La posizione “pragmatica” sull’aborto è, sostanzialmente, che dev’essere legale, ma solo sino a un certo punto, perché ovviamente dopo diventa un qualcosa di inaccettable, quasi un assassinio.
Ora, in Iowa hanno deciso che questo limite è sei settimane. E?
Nel momento in cui tale limite non è assurdamente basso (tipo all’impianto o alla gastrulazione) e permette di accorgersi della gravidanza, possiamo tranquillamente affermare che l’accesso all’aborto è garantito.
Il limite è solitamente ispirato a qualche evidenza scientifica: a sei settimane il cuore batte, a 12 (limite italiano) il feto è completamente formato, a 21/22 ha qualche probabilità di sopravvivere fuori dall’utero e infatti sono limiti (con qualche varietà pratica) abbastanza diffusi. Ma, se per questo, sappiamo che alla concezione nasce un nuovo individuo, che viene confermato come singolo alla gastrulazione, e che alla nascita smette di dipendere fisicamente dalla madre.
In ogni caso, specie in questa era del sesso visto come diritto positivo che lo stato deve fare di tutto per renderlo sicuro, basterebbe fare un test di gravidanza ogni due settimane per essere ragionevolmente sicuri di beccare una gravidanza: tanto, lo pagherebbero i contribuenti. Anche l’NPR sostiene che tale limite darebbe un paio di settimane, di media, per decidere: poche sì, ma nulla di impossibile.
Torniamo a noi: il fatto che limiti così radicalmente differenti siano accettabili mostra come le leggi sull’aborto siano scritte bene finché non ci pensi troppo.
Se le intendiamo come compromesso sociale per ridurre la piaga dell’aborto togliendolo dalla clandestinità e agendo sulle cause scatenanti, hanno anche funzionato. E alla fine, spesso, il pragmatismo consiste nell’ignorare volutamente le categorie binarie del giusto e dello sbagliato e dire “va bene, ammettiamo un male per ridurne un altro”.

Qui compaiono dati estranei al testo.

## flow/design.v

```verilog
module baud_gen #(
    parameter DIV_WIDTH = 20
)(
    input  wire                 clk,
    input  wire                 rst_n,
    input  wire [DIV_WIDTH-1:0] divisor,
    output reg                  tick_16x
);
    reg [DIV_WIDTH-1:0] counter;
    always @(posedge clk or negedge rst_n) begin
        if (!rst_n) begin
            counter  <= 0;
            tick_16x <= 0;
        end else begin
            if (divisor <= 1) begin
                tick_16x <= 1'b0;
                counter  <= 0;
            end
            else if (counter == divisor - 1) begin
                tick_16x <= 1'b1;
                counter  <= 0;
            end 
            else begin
                tick_16x <= 1'b0;
                counter  <= counter + 1;
            end
        end
    end
endmodule
module sync_fifo #(
    parameter DATA_WIDTH = 8,
    parameter DEPTH      = 16
)(
    input  wire                  clk,
    input  wire                  rst_n,
    input  wire                  wr_en,
    input  wire [DATA_WIDTH-1:0] din,
    input  wire                  rd_en,
    output wire [DATA_WIDTH-1:0] dout,  
    output wire                  full,
    output wire                  empty
);
    localparam PTR_WIDTH = $clog2(DEPTH);
    reg [DATA_WIDTH-1:0] mem [0:DEPTH-1];
    reg [PTR_WIDTH:0]    count;
    reg [PTR_WIDTH-1:0]  wr_ptr, rd_ptr;
    assign dout  = mem[rd_ptr];
    assign full  = (count == DEPTH);
    assign empty = (count == 0);
    always @(posedge clk or negedge rst_n) begin
        if (!rst_n) begin
            count  <= 0;
            wr_ptr <= 0;
            rd_ptr <= 0;
        end else begin
            case ({wr_en && !full, rd_en && !empty})
                2'b10: begin  
                    mem[wr_ptr] <= din;
                    wr_ptr      <= (wr_ptr == DEPTH-1) ? 0 : wr_ptr + 1;
                    count       <= count + 1;
                end
                2'b01: begin  
                    rd_ptr      <= (rd_ptr == DEPTH-1) ? 0 : rd_ptr + 1;
                    count       <= count - 1;
                end
                2'b11: begin  
                    mem[wr_ptr] <= din;
                    wr_ptr      <= (wr_ptr == DEPTH-1) ? 0 : wr_ptr + 1;
                    rd_ptr      <= (rd_ptr == DEPTH-1) ? 0 : rd_ptr + 1;
                end
                default: ; 
            endcase
        end
    end
endmodule
module uart_tx (
    input  wire       clk,
    input  wire       rst_n,
    input  wire       tx_start,     
    input  wire [7:0] din,          
    input  wire       s_tick,
    output reg        tx_busy,     
    output reg        tx
);
    localparam [1:0] IDLE=0, START=1, DATA=2, STOP=3;
    reg [1:0] state, next_state;
    reg [3:0] s_count;
    reg [2:0] n_count;
    reg [7:0] tx_reg;
    always @(posedge clk or negedge rst_n) begin
        if (!rst_n) begin
            state   <= IDLE;
            s_count <= 0;
            n_count <= 0;
            tx_reg  <= 0;
            tx      <= 1'b1;
        end else begin
            state <= next_state;
            case (state)
                IDLE: begin
                    tx <= 1'b1;
                    if (tx_start) begin
                        tx_reg  <= din;
                        s_count <= 0;
                    end
                end
                START: begin
                    tx <= 1'b0;
                    n_count <= 0; 
                    if (s_tick) s_count <= (s_count == 15) ? 0 : s_count + 1;
                end
                DATA: begin
                    tx <= tx_reg[0];  
                    if (s_tick) begin
                        if (s_count == 15) begin
                            s_count <= 0;
                            tx_reg  <= tx_reg >> 1;
                            if (n_count < 7) n_count <= n_count + 1;
                        end else s_count <= s_count + 1;
                    end
                end
                STOP: begin
                    tx <= 1'b1;
                    if (s_tick) begin
                        if (s_count == 15) s_count <= 0;
                        else s_count <= s_count + 1;
                    end
                end
            endcase
        end
    end
    always @(*) begin
        next_state = state;
        tx_busy    = 1'b1; 
        case (state)
            IDLE: begin
                tx_busy = 1'b0; 
                if (tx_start) next_state = START;
            end
            START: if (s_tick && s_count == 15) next_state = DATA;
            DATA:  if (s_tick && s_count == 15 && n_count == 7) next_state = STOP;
            STOP:  if (s_tick && s_count == 15) next_state = IDLE;
        endcase
    end
endmodule
module uart_rx (
    input  wire       clk,
    input  wire       rst_n,
    input  wire       rx,          
    input  wire       s_tick,
    output reg  [7:0] dout,
    output reg        rx_done_tick
);
    localparam [1:0] IDLE=0, START=1, DATA=2, STOP=3;
    reg [1:0] state, next_state;
    reg [3:0] s_count;
    reg [2:0] n_count;
    reg [7:0] rx_reg;
    always @(posedge clk or negedge rst_n) begin
        if (!rst_n) begin
            state   <= IDLE;
            s_count <= 0;
            n_count <= 0;
            rx_reg  <= 0;
            dout    <= 0;
            rx_done_tick <= 0;
        end else begin
            state <= next_state;
            rx_done_tick <= 1'b0;
            case (state)
                IDLE: if (~rx) s_count <= 0;
                START: begin
                    n_count <= 0;  
                    if (s_tick) s_count <= (s_count == 7) ? 0 : s_count + 1;
                end
                DATA: if (s_tick) begin
                    if (s_count == 15) begin
                        s_count <= 0;
                        rx_reg <= {rx, rx_reg[7:1]};
                        if (n_count < 7) n_count <= n_count + 1;
                    end else s_count <= s_count + 1;
                end
                STOP: if (s_tick) begin
                    if (s_count == 15) begin
                         rx_done_tick <= 1'b1;
                         dout <= rx_reg;
                         s_count <= 0;
                    end else s_count <= s_count + 1;
                end
            endcase
        end
    end
    always @(*) begin
        next_state = state;
        case (state)
            IDLE:  if (~rx) next_state = START;
            START: if (s_tick && s_count == 7) next_state = (~rx) ? DATA : IDLE;
            DATA:  if (s_tick && s_count == 15 && n_count == 7) next_state = STOP;
            STOP:  if (s_tick && s_count == 15) next_state = IDLE;
        endcase
    end
endmodule
    module apb_uart (
    input  wire        pclk,
    input  wire        presetn,
    input  wire [31:0] paddr,
    input  wire        psel,
    input  wire        penable,
    input  wire        pwrite,
    input  wire [31:0] pwdata,
    output reg  [31:0] prdata,
    output wire        pready,
    output wire        pslverr,
    output wire        tx_o,
    input  wire        rx_i
);
    initial begin
        if (16 < 2) $error("FIFO DEPTH must be >= 2");
    end
    wire rst_n = presetn; 
    assign pready  = 1'b1;   
    assign pslverr = 1'b0;
    reg rx_sync1, rx_sync2;
    always @(posedge pclk or negedge rst_n) begin
        if (!rst_n) begin
            rx_sync1 <= 1'b1;
            rx_sync2 <= 1'b1;
        end else begin
            rx_sync1 <= rx_i;
            rx_sync2 <= rx_sync1; 
        end
    end
    reg  [19:0] baud_divisor;
    wire        s_tick;
    wire [7:0]  tx_fifo_out, rx_fifo_out, rx_data_raw;
    wire        tx_full, tx_empty, rx_full, rx_empty;
    wire        rx_done_tick;
    wire        uart_tx_busy;
    reg         tx_fifo_rd_en;
    reg         uart_tx_start;
    reg  [7:0]  uart_tx_data_latched;
    wire wr_en = psel & penable & pwrite;
    wire rd_en = psel & penable & ~pwrite;
    wire [3:0] addr = paddr[3:0];
    localparam [1:0] S_TX_IDLE = 0, S_TX_POP = 1, S_TX_START = 2;
    reg [1:0] tx_fsm_state;
    always @(posedge pclk or negedge rst_n) begin
        if (!rst_n) begin
            tx_fsm_state   <= S_TX_IDLE;
            tx_fifo_rd_en  <= 0;
            uart_tx_start  <= 0;
            uart_tx_data_latched <= 0;
        end else begin
            tx_fifo_rd_en <= 0;
            uart_tx_start <= 0;
            case (tx_fsm_state)
                S_TX_IDLE: begin
                    if (!tx_empty && !uart_tx_busy && !uart_tx_start) begin  
                        tx_fifo_rd_en <= 1; 
                        uart_tx_data_latched <= tx_fifo_out;
                        tx_fsm_state <= S_TX_START;
                    end
                end
                S_TX_START: begin
                    uart_tx_start <= 1; 
                    tx_fsm_state  <= S_TX_IDLE;
                end
                default: tx_fsm_state <= S_TX_IDLE;
            endcase
        end
    end
    always @(posedge pclk or negedge rst_n) begin
        if (!rst_n) baud_divisor <= 20'd325;
        else if (wr_en && addr == 4'h08) baud_divisor <= pwdata[19:0];
    end
    always @(*) begin
        prdata = 32'b0;
        case (addr)
            4'h00: prdata = {24'b0, rx_fifo_out}; 
            4'h04: prdata = {30'b0, rx_empty, tx_full};
            4'h08: prdata = {12'b0, baud_divisor};
            default: prdata = 32'b0;
        endcase
    end
    baud_gen #(.DIV_WIDTH(20)) u_baud (
        .clk(pclk), .rst_n(rst_n),
        .divisor(baud_divisor), .tick_16x(s_tick)
    );
    sync_fifo #(.DATA_WIDTH(8), .DEPTH(16)) u_tx_fifo (
        .clk(pclk), .rst_n(rst_n),
        .wr_en(wr_en && (addr == 4'h00)),
        .din(pwdata[7:0]),
        .rd_en(tx_fifo_rd_en), 
        .dout(tx_fifo_out), 
        .full(tx_full), .empty(tx_empty)
    );
    uart_tx u_tx (
        .clk(pclk), .rst_n(rst_n),
        .tx_start(uart_tx_start),
        .din(uart_tx_data_latched),
        .s_tick(s_tick),
        .tx_busy(uart_tx_busy),
        .tx(tx_o)
    );
    sync_fifo #(.DATA_WIDTH(8), .DEPTH(16)) u_rx_fifo (
        .clk(pclk), .rst_n(rst_n),
        .wr_en(rx_done_tick),
        .din(rx_data_raw),
        .rd_en(rd_en && (addr == 4'h00)),
        .dout(rx_fifo_out),
        .full(rx_full), .empty(rx_empty)
    );
    uart_rx u_rx (
        .clk(pclk), .rst_n(rst_n),
        .rx(rx_sync2), 
        .s_tick(s_tick),
        .dout(rx_data_raw),
        .rx_done_tick(rx_done_tick)
    );
endmodule
```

Ma ormai viviamo nell’era dell’aborto come diritto, del (fallacissimo su almeno due punti, ma non è il caso di parlarne qui) “il mio corpo, la mia scelta” e del medico visto non come qualcuno che salva le vite ma che le termina come forma di contraccezione ritardata e guai a lui se non lo fa…

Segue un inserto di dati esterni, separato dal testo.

## tundra
==> flow/design.v (excerpt) <==
module top(clk, rst_n, in, valid_in, last_in, out, valid_out, last_out, ready);
Size in the first run: ~71 I/O pins.
Settings: LEC_CHECK=0, ABC_AREA=1, CAP_MARGIN=0, CORE_MARGIN=2, CORE_UTILIZATION=72, CTS_CLUSTER_DIAMETER=212, CTS_CLUSTER_SIZE=15, PLACE_DENSITY=0.38, SETUP_SLACK_MARGIN=-0.34, SLEW_MARGIN=20; clock period 3.45 ns.
run.sh (not shown) runs the stock make flow with config.mk's settings and CLKGATE_MAP_FILE=.
The final report for tundra shows a completed flow and a layout that fails verification, specifically negative setup slack.
Modified inputs, amber compared to tundra
- SETUP_SLACK_MARGIN: -0.34 -> 1.21
- ABC_AREA: 1 -> unset
- PLACE_DENSITY_LB_ADDON: unset -> 0.0
- TNS_END_PERCENT: unset -> 5
- PLACE_DENSITY: 0.38 -> unset
- CAP_MARGIN: 0 -> 10
- CTS_CLUSTER_DIAMETER: 212 -> unset
- CTS_CLUSTER_SIZE: 15 -> 100
- the clock period (ns, I/O delays scaled along): 3.45 -> 4.15
Findings:
Although it ran to completion, amber produced a layout that fails the final checks because of negative setup slack. [diff] power consumption, amber relative to tundra: improvement. Number of signal-net inverters in the final layout of amber falls short of that of tundra by more than half. amber vs tundra: count of clock-buffer cells in the layout down by a few percent. Area added between synthesis and finish sits higher in amber than in tundra. Looking only at number of antenna violations at the first check in global routing, and setting everything else aside, the lower value of amber and tundra goes to amber.
The following lists how yarrow was set up differently from amber:
- changing SETUP_SLACK_MARGIN from 1.21 to -0.07
- removing CTS_CLUSTER_SIZE (formerly 100)
- changing CAP_MARGIN from 10 to 20
- changing SLEW_MARGIN from 20 to 25
- changing CORE_UTILIZATION from 72 to 57
- removing PLACE_DENSITY_LB_ADDON (formerly 0.0)
- removing TNS_END_PERCENT (formerly 5)
- changing the clock period (ns, I/O delays scaled along) from 4.15 to 8.0
==> results <==
yarrow | status: complete | timing, DRC, antenna: pass
Measured against each other, amber and yarrow differ in global-route track usage on met1, the lower figure coming from yarrow.
Summary of yarrow over amber: design area decreased by 0.0052 mm² relative to the old numbers; final cell count without fillers -about 0.5%; I/O pin count comparable.
Setup changes, yarrow to ember
- ABC_AREA newly set to 1
- CTS_CLUSTER_DIAMETER newly set to 371
- SETUP_SLACK_MARGIN removed (was -0.07)
- CORE_UTILIZATION changed from 57 to 62
- SLEW_MARGIN changed from 25 to 20
- the clock period (ns, I/O delays scaled along) changed from 8.0 to 3.52
--- outcome ---
- STATUS run=ember STAGES=ALL_DONE FINAL_CHECKS=FAILED CAUSE=negative setup slack
- Run comparison: ember dominant kind of combinational cell simple AND/OR/NAND/NOR gates; yarrow dominant kind of combinational cell multiplexers
- Taking yarrow as the reference, in ember combinational power share lower, total nets after synthesis grew by 3,356, critical path depth rose 10, number of instances in the synthesized netlist went up by 3,356, wire length after detailed routing rose 68,000 µm.
- Changes observed in ember relative to yarrow: worst slack on hold paths went down, area after synthesis higher, per-instance average area after synthesis dropped 38%, worst clock skew level.
- Changes observed in ember relative to yarrow: sequential power +about 130%, horizontal extent of the die now sits lower.
Input changes introduced in quartz (baseline for comparison: ember):
- CTS_CLUSTER_DIAMETER removed (was 371)
- SETUP_SLACK_MARGIN newly set to 1.21
- CORE_UTILIZATION changed from 62 to 72
- CTS_CLUSTER_SIZE newly set to 59
- ABC_AREA removed (was 1)
- PLACE_DENSITY_LB_ADDON newly set to 0.0
- CAP_MARGIN changed from 20 to 10
- the clock period (ns, I/O delays scaled along) changed from 3.52 to 4.15
## What came out
quartz vs. ember: cell count went down by 33%. quartz: number of buffers outside the clock class in the layout about 37% below ember. quartz finished every stage; the final checks, however, were not passed, the failures being negative setup slack. In the metrics for quartz and ember, the one carrying the lower synthesized chip area reported by yosys is quartz. | clock skew | quartz vs ember | 0.014 ns higher |. HPWL after detailed placement for quartz is lower than for ember. In quartz the proportion of power drawn by combinational gates turned out 1.8 points higher than in ember.
diff inputs: quartz => indigo
- a deleted PLACE_DENSITY_LB_ADDON that had been 0.0
- a change of CAP_MARGIN from 10 to 20
- a change of CORE_UTILIZATION from 72 to 71
- a change of CTS_CLUSTER_SIZE from 59 to 22
- a deleted SETUP_SLACK_MARGIN that had been 1.21
- a change of the clock period (ns, I/O delays scaled along) from 4.15 to 3.43
### Flow results
Layout checks on indigo: not met. Flow itself completed; violations: negative setup slack. Of indigo and quartz, the run reporting the higher power was indigo. The sequential power in quartz is 0.828 times that in indigo. Relative to quartz, placeable core area increased by 0.0018 mm² in indigo. As far as instance tally after logic synthesis goes, indigo and quartz are indistinguishable; the numbers are identical.

========
## run 1
top again, from the RTL that the note above started with.
==> flow/config.mk <==
export PLATFORM = sky130hd
export DESIGN_NAME = top
export DESIGN_NICKNAME = top
export VERILOG_FILES = /design/flow/design.v
export SDC_FILE = /design/flow/constraint.sdc
export NUM_CORES = 4
export LEC_CHECK = 0
export CAP_MARGIN = 20
export CORE_MARGIN = 2
export CORE_UTILIZATION = 40
export SETUP_SLACK_MARGIN = 0.25
export SLEW_MARGIN = 20
==> flow/constraint.sdc <==
create_clock -name core_clock -period 6.17 [get_ports {clk}]
set_input_delay 1.2340 -clock core_clock [delete_from_list [all_inputs] [get_ports {clk}]]
set_output_delay 1.2340 -clock core_clock [all_outputs]
set_load 0.01 [all_outputs]
Run 1: done, clean on timing, DRC and antenna
## Diff of input files: run 2 against run 1
- CTS_CLUSTER_SIZE newly set to 15
- CAP_MARGIN changed from 20 to 35
- CTS_CLUSTER_DIAMETER newly set to 212
- ABC_AREA newly set to 1
- SETUP_SLACK_MARGIN changed from 0.25 to -0.34
- CORE_UTILIZATION changed from 40 to 72
- the clock period (ns, I/O delays scaled along) changed from 6.17 to 3.45
### Flow results
Note that the maximum operating frequency recorded for run 2 amounts to 1.3 times the value seen in run 1. Summary — final cell area excluding filler cells, run 2 relative to run 1: higher, by about 6%. Run 2: complete, dirty (negative setup slack). Against run 1, run 2 reports a yosys synthesis chip area that is higher. Hold slack delta for run 2 relative to run 1: 0.18 ns lower.
diff inputs: run 2 => run 3
- a change of CAP_MARGIN from 35 to 40
- an added PLACE_DENSITY of 0.38
==> comparison <==
Utilization (run 3 over run 2): decrease, 0.41 points. Cmp run 3 and run 2 / clock network power share / higher: run 2. Run 2 -> run 3: count of endpoints failing hold in the final timing report delta 0, exact match. Of run 3 and run 2, run 2 shows the higher routed wire length, with run 3 below it. [flow] run 3 | stages: complete | final checks: fail | reason: negative setup slack. In run 3, first-pass GRT wire length is lower than in run 2.

========
top again, from the RTL that the note above started with.
## top
module top(clk, rst_n, in, valid_in, last_in, out, valid_out, last_out, ready);
Settings: LEC_CHECK=0, CAP_MARGIN=20, CORE_MARGIN=2, CORE_UTILIZATION=71, CTS_CLUSTER_DIAMETER=212, SLEW_MARGIN=20; clock period 5.41 ns.
Then changed:
Settings changed: CORE_UTILIZATION 71 to 72, CTS_CLUSTER_DIAMETER 212 to default, PLACE_DENSITY_LB_ADDON from default to 0.0, SETUP_SLACK_MARGIN from default to 1.21.
Clock period 5.41 ns to 4.15 ns, I/O delays scaled along.
Result: Now the flow reached the layout checks and failed them: setup timing. Die size falls by 1.4%. First-iteration DRC count went up by 41%. Setup slack got worse by 0.99 ns. Wire length rises by 18%.
Then changed:
Settings changed: CORE_UTILIZATION 72 to 40, PLACE_DENSITY_LB_ADDON 0.0 to default, SETUP_SLACK_MARGIN 1.21 to default.
Clock period 4.15 ns to 8.0 ns, I/O delays scaled along.
The new run went through all stages and came out clean. Sequential share of layout area goes up by 2.1 points. Count of clock-buffer cells in the layout grows by 7. Setup slack gets better by 2.8 ns. Non-clock buffer count fell by 477. Design area shrinks by a few percent. Wire length falls by about a fifth. Total power is lower by well over a third. Synthesized cell count is unchanged. Final cell count came out higher by roughly a tenth. Die area goes up by well over a third. Global-route usage fell by 23 points.
Then changed:
Settings changed: CAP_MARGIN 20 to 40, CELL_PAD_IN_SITES_DETAIL_PLACEMENT from default to 2, CELL_PAD_IN_SITES_GLOBAL_PLACEMENT from default to 3, CORE_MARGIN 2 to 7, CORE_UTILIZATION 40 to 38, CTS_CLUSTER_SIZE from default to 21, GPL_ROUTABILITY_DRIVEN from default to 0, GPL_TIMING_DRIVEN from default to 0, MIN_ROUTING_LAYER from default to met1, PLACE_DENSITY from default to 0.95, SETUP_SLACK_MARGIN from default to 1.2, TNS_END_PERCENT from default to 70.
Effect: The changed run went through all stages and came out clean; die area grows by 9.5%; hold slack improved by 0.052 ns; wire length grows by 74%; via count grows by 27%; synthesized area stays the same; design area grows by 3.9%; utilization shrinks by 0.68 points.

========
Setup of wip/maple:
top again, from the RTL that the note above started with.
Settings: LEC_CHECK=0, CAP_MARGIN=0, CORE_ASPECT_RATIO=0.71, CORE_MARGIN=2, CORE_UTILIZATION=72, CTS_CLUSTER_DIAMETER=29, CTS_CLUSTER_SIZE=47, GPL_ROUTABILITY_DRIVEN=1, GPL_TIMING_DRIVEN=1, PLACE_DENSITY_LB_ADDON=0.0, SETUP_SLACK_MARGIN=1.02, SLEW_MARGIN=10, TNS_END_PERCENT=20; clock period 3.59 ns.
Although it ran to completion, wip/maple produced a layout that fails the final checks because of setup timing.
For wip/umber, these inputs were changed with respect to wip/maple:
- CORE_ASPECT_RATIO changed from 0.71 to 0.91
- CTS_CLUSTER_SIZE changed from 47 to 25
- GPL_ROUTABILITY_DRIVEN removed (was 1)
- HOLD_SLACK_MARGIN newly set to 0.3
- GPL_TIMING_DRIVEN removed (was 1)
- SETUP_SLACK_MARGIN changed from 1.02 to 1.0
- ABC_AREA newly set to 1
- SLEW_MARGIN changed from 10 to 20
- CTS_CLUSTER_DIAMETER removed (was 29)
- PLACE_DENSITY_LB_ADDON changed from 0.0 to 0.02
- TNS_END_PERCENT removed (was 20)
- the clock period (ns, I/O delays scaled along) changed from 3.59 to 3.43
Results
In the flow results for wip/umber and wip/maple, the number of stages on the worst hold path is larger on wip/umber.
wip/umber vs wip/maple — number of buffers added by the clock tree synthesis step dropped by more than a quarter
Area used by multi-input combinational logic for wip/umber: 1100 um^2 up relative to wip/maple
Met1 layer wirelength in the final routing (lower): wip/maple
Lower part of the total power dissipated in the clock network goes to wip/umber over wip/maple.
wip/umber improves on wip/maple in relative slew slack.
Compared with wip/maple, wip/umber shows a lower share of total power in combinational logic.
Post-route fraction of the period consumed by the critical path ends up higher on wip/maple.
Of wip/umber and wip/maple, none finishes clean.
Taking wip/maple as the reference, in wip/umber number of setup violations in the final report lower; total power now smaller.
--- input diff wip/umber..wip/harbor ---
- an added CTS_CLUSTER_DIAMETER of 212
- a deleted PLACE_DENSITY_LB_ADDON that had been 0.02
- a deleted CORE_ASPECT_RATIO that had been 0.91
- a change of ABC_AREA from 1 to 0
- an added PLACE_DENSITY of 0.78
- a change of CTS_CLUSTER_SIZE from 25 to 15
- a deleted HOLD_SLACK_MARGIN that had been 0.3
- a change of CAP_MARGIN from 0 to 35
- a change of SETUP_SLACK_MARGIN from 1.0 to -0.34
- a change of the clock period (ns, I/O delays scaled along) from 3.43 to 3.45
In the reports for wip/harbor and wip/umber, the larger maximum number of pins on one net before global-route repair belongs to wip/harbor.
Of the runs wip/harbor and wip/umber, none of them finished clean.
wip/umber finished all stages; however, its layout fails the closing checks, the failures being setup timing.
What the final checks of wip/harbor revealed, after a flow that finished every stage, was a layout that fails on setup timing.
Diff wip/umber -> wip/harbor: basic-gate share of the synthesized area counting and, or, nand and nor cells fell by 9.3 points; internal power fell by 3.1 mW; area after synthesis fell by about 2.7%; wire length fell by 6.0%; routed wire length on met3 fell by 18%.
Total vias in the final route (wip/harbor vs. wip/umber) decreases by more than 10%
wip/umber vs wip/harbor, endpoint of the most critical setup path: s0.fifo[12][16]$_DFFE_PP_ vs s0.out[27]$_DFFE_PP_
Going from wip/umber to wip/harbor, global placer's final weighted congestion shrinks by 9.8%.
Of wip/harbor and wip/umber, the run reporting the higher synthesized cell count was wip/umber.
wip/umber consumes more power than wip/harbor.
Power and IR drop assume default switching activity.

Quindi, se riguarda solo il corpo della madre ed è una sua scelta, qual è il punto di un limite temporale? L’aborto dovrebbe essere lecito sino all’ultimo momento della gravidanza. Per quale ragione lo stato dovrebbe arrogarsi il diritto di dire che non è più la tua scelta dopo 42, 90 o 154 giorni se è il tuo corpo?
Ancor peggio, dovrebbe essere lecito anche dopo. La sopravvivenza di un neonato dipende, onestamente ancora più di quella del feto, dalle cure materne. Obbligare una donna a fornirle non è forse obbligarla a usare il proprio corpo, per di più in modo attivo, a differenza della gravidanza che avviene passivamente?
Se, come capita spesso nel mondo femminista/progressista oggi, si vogliono considerare superate le gravi cause che hanno portato all’approvazione di leggi come la 194 (e chi pensa che non ce ne fossero, beh, parli con una donna che all’epoca aveva almeno 20 anni) benissimo, a quel punto è ovvio che l’aborto non si può più giustificare dicendo che in molti casi è l’unica occasione in cui una donna poteva dare il proprio consenso ad una gravidanza (e sì, negli anni ’70 capitava ancora e spesso) e esso va inquadrato come diritto inalienabile sul proprio corpo.
Che, per l’appunto, vuol dire che non può essere limitato. E allora si cerca lo scontro di civiltà che può anche finire com’è finito negli Stati Uniti.
Nel mentre, io voglio credere che quelle che urlano siano una minoranza e che la maggioranza degli aborti avvenga per gravi cause e che il nostro tempo sia speso meglio a provare a risolverle invece di spiegare la biologia di base a gente che, forse, è meglio non si riproduca.